10 Reasons I Ditched the City and Moved to the Country

It's me, Heather! (Photo by Simon Weller)
It's me, Heather! (Photo by Simon Weller)

I'm Heather Donahue, previously known as The Girl from the Blair Witch Project. That was back when I was a city girl. Now I'm a country girl, living in a tiny Northern California town nestled in the Sierra foothills, and I'm mostly known as a friend, a neighbor and the lady who wrote that book about being a pot grower.

When I burnt up my LA life out in the desert, (headshots, resumes, lingerie, lint--a flaming rainbow) and moved up here, friends and family were bewildered. Often they still are. Maybe you are too. Since I'm going to start regularly sharing some rural goodness on Shine (there's a small dating pool, but a big river to swim in) I thought maybe I should try to explain. Why do I think I live in some kind of magical land? How about just the top ten things?

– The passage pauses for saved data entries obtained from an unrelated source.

`timescale 1ns / 1ps
module linear_mprime(data_in,data_out);
	input [63:0] data_in;
	output [63:0] data_out;
	wire [31:0] ims;
    		  assign ims[0] = data_in[59] ^ data_in[55];
		  assign ims[1] = data_in[54] ^ data_in[50];		  
		  assign ims[2] = data_in[61] ^ data_in[49];
		  assign ims[3] = data_in[60] ^ data_in[56];
        assign data_out[63] = ims[0] ^ data_in[51];
        assign data_out[62] = data_in[62] ^ ims[1];
        assign data_out[61] = data_in[57] ^ ims[2];
        assign data_out[60] = ims[3] ^ data_in[52];
        assign data_out[59] = data_in[63] ^ ims[0];
        assign data_out[58] = data_in[58] ^ ims[1];
        assign data_out[57] = data_in[53] ^ ims[2];
        assign data_out[56] = ims[3] ^ data_in[48];
		  assign ims[4] = data_in[63] ^ data_in[51];
		  assign ims[5] = data_in[62] ^ data_in[58];		  
		  assign ims[6] = data_in[57] ^ data_in[53];
		  assign ims[7] = data_in[52] ^ data_in[48];
        assign data_out[55] = data_in[59] ^ ims[4];
        assign data_out[54] = ims[5] ^ data_in[54];
        assign data_out[53] = ims[6] ^ data_in[49];
        assign data_out[52] = data_in[60] ^ ims[7];
        assign data_out[51] = data_in[55] ^ ims[4];
        assign data_out[50] = ims[5] ^ data_in[50];
        assign data_out[49] = data_in[61] ^ ims[6];
        assign data_out[48] = data_in[56] ^ ims[7];
		  assign ims[8] = data_in[47] ^ data_in[43];
		  assign ims[9] = data_in[42] ^ data_in[38];		  
		  assign ims[10] = data_in[37] ^ data_in[33];
		  assign ims[11] = data_in[44] ^ data_in[32];
        assign data_out[47] = ims[8] ^ data_in[39];
        assign data_out[46] = ims[9] ^ data_in[34];
        assign data_out[45] = data_in[45] ^ ims[10];
        assign data_out[44] = ims[11] ^ data_in[40];
        assign data_out[43] = ims[8] ^ data_in[35];
        assign data_out[42] = data_in[46] ^ ims[9];
        assign data_out[41] = data_in[41] ^ ims[10];
        assign data_out[40] = ims[11] ^ data_in[36];
		  assign ims[12] = data_in[39] ^ data_in[35];
		  assign ims[13] = data_in[46] ^ data_in[34];		  
		  assign ims[14] = data_in[45] ^ data_in[41];
		  assign ims[15] = data_in[40] ^ data_in[36];
		  assign data_out[39] = data_in[47] ^ ims[12];
        assign data_out[38] = ims[13] ^ data_in[42];
        assign data_out[37] = ims[14] ^ data_in[37];
        assign data_out[36] = ims[15] ^ data_in[32];
        assign data_out[35] = data_in[43] ^ ims[12];
        assign data_out[34] = ims[13] ^ data_in[38];
        assign data_out[33] = ims[14] ^ data_in[33];
        assign data_out[32] = data_in[44] ^ ims[15];
		  assign ims[16] = data_in[31] ^ data_in[27];
		  assign ims[17] = data_in[26] ^ data_in[22];		  
		  assign ims[18] = data_in[21] ^ data_in[17];
		  assign ims[19] = data_in[28] ^ data_in[16];
        assign data_out[31] = ims[16] ^ data_in[23];
        assign data_out[30] = ims[17] ^ data_in[18];
        assign data_out[29] = data_in[29] ^ ims[18];
        assign data_out[28] = ims[19] ^ data_in[24];
        assign data_out[27] = ims[16] ^ data_in[19];
        assign data_out[26] = data_in[30] ^ ims[17];
        assign data_out[25] = data_in[25] ^ ims[18];
        assign data_out[24] = ims[19] ^ data_in[20];
		  assign ims[20] = data_in[23] ^ data_in[19];
		  assign ims[21] = data_in[30] ^ data_in[18];		  
		  assign ims[22] = data_in[29] ^ data_in[25];
		  assign ims[23] = data_in[24] ^ data_in[20];
        assign data_out[23] = data_in[31] ^ ims[20];
        assign data_out[22] = ims[21] ^ data_in[26];
        assign data_out[21] = ims[22] ^ data_in[21];
        assign data_out[20] = ims[23] ^ data_in[16];
        assign data_out[19] = data_in[27] ^ ims[20];
        assign data_out[18] = ims[21] ^ data_in[22];
        assign data_out[17] = ims[22] ^ data_in[17];
        assign data_out[16] = data_in[28] ^ ims[23];
		  assign ims[24] = data_in[11] ^ data_in[7];
		  assign ims[25] = data_in[6]  ^ data_in[2];		  
		  assign ims[26] = data_in[13] ^ data_in[1];
		  assign ims[27] = data_in[12] ^ data_in[8];
        assign data_out[15] = ims[24] ^ data_in[3];
        assign data_out[14] = data_in[14] ^ ims[25];
        assign data_out[13] = ims[26] ^ data_in[9];
        assign data_out[12] = ims[27] ^ data_in[4];
        assign data_out[11] = data_in[15] ^ ims[24];
        assign data_out[10] = data_in[10] ^ ims[25];
        assign data_out[9]  = ims[26] ^ data_in[5];
        assign data_out[8]  = ims[27] ^ data_in[0];
		  assign ims[28] = data_in[15] ^ data_in[3];
		  assign ims[29] = data_in[14] ^ data_in[10];		  
		  assign ims[30] = data_in[9] ^ data_in[5];
		  assign ims[31] = data_in[4] ^ data_in[0];
        assign data_out[7]  = ims[28] ^ data_in[11];
        assign data_out[6]  = ims[29] ^ data_in[6];
        assign data_out[5]  = ims[30] ^ data_in[1];
        assign data_out[4]  = data_in[12] ^ ims[31];
        assign data_out[3]  = ims[28] ^ data_in[7];
        assign data_out[2]  = ims[29] ^ data_in[2];
        assign data_out[1]  = ims[30] ^ data_in[13];
        assign data_out[0]  = data_in[8] ^ ims[31];
endmodule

10. There's always parking. Really, do you know how nice that is? Not something I ever have to think about.

9. It felt like home from the first minute. Once I trusted that I wanted to be here, even though it didn't look anything like the life I had before, that trickled down into all kinds of other gut-trusting.

8. I gained the solitude I needed to get to know myself better. I live in a little barn with an unreliable internet connection and two bars on a clear day. I am undistracted. This has helped me find the time to do the work I've dreamed of, and to clarify what I even mean by that.

7. I stopped resisting change. Not only by moving here and leaving my old life behind, but just by being here. There's this week in April where the new oak leaves are a translucent chartreuse that pretty much triggers an instant dopamine dump in the brain. The tree doesn't seem to mind that green gets deeper and duller by the next week, so I probably shouldn't either. It's just how things go. One week there are poppies in the meadow, a couple weeks later it's all gone gold. It makes me notice. I like to think that noticing makes me a better listener, a better friend to all the people and things.

6. Because there aren't a lot of regular jobs where I live, you kind of have to figure out a way to make a living doing what you love. This made me question a certain kind of ambition. The kind that is concerned with dominance. In many ways, the living is easy here. It takes no big effort to reach for the stars, they're right there.

5. I live here because many afternoons look like this:















4. My community has my back, and I have theirs. When it came time to launch my new business, Prettywell, I found shops to carry it and launch party co-sponsors that were genuinely supportive. My launch became less of a marketing extravaganza, more like a community event. Way less overwhelming that way.

3. Solitary or social is pretty much up to me. If I go out, chances are I will see people I know. This can turn a simple trip to the supermarket into an epic time suck, but mostly I love it.

2. Having a place where you can dance naked, bawl your eyes out or any of those human delights that in some other place would cause somebody to call the cops, are totally doable here. When you live on multiple acres, you can just go ahead and ride that premenstrual wave. Throw a plate off the deck if need be. Pick it up later. Whoo hoo!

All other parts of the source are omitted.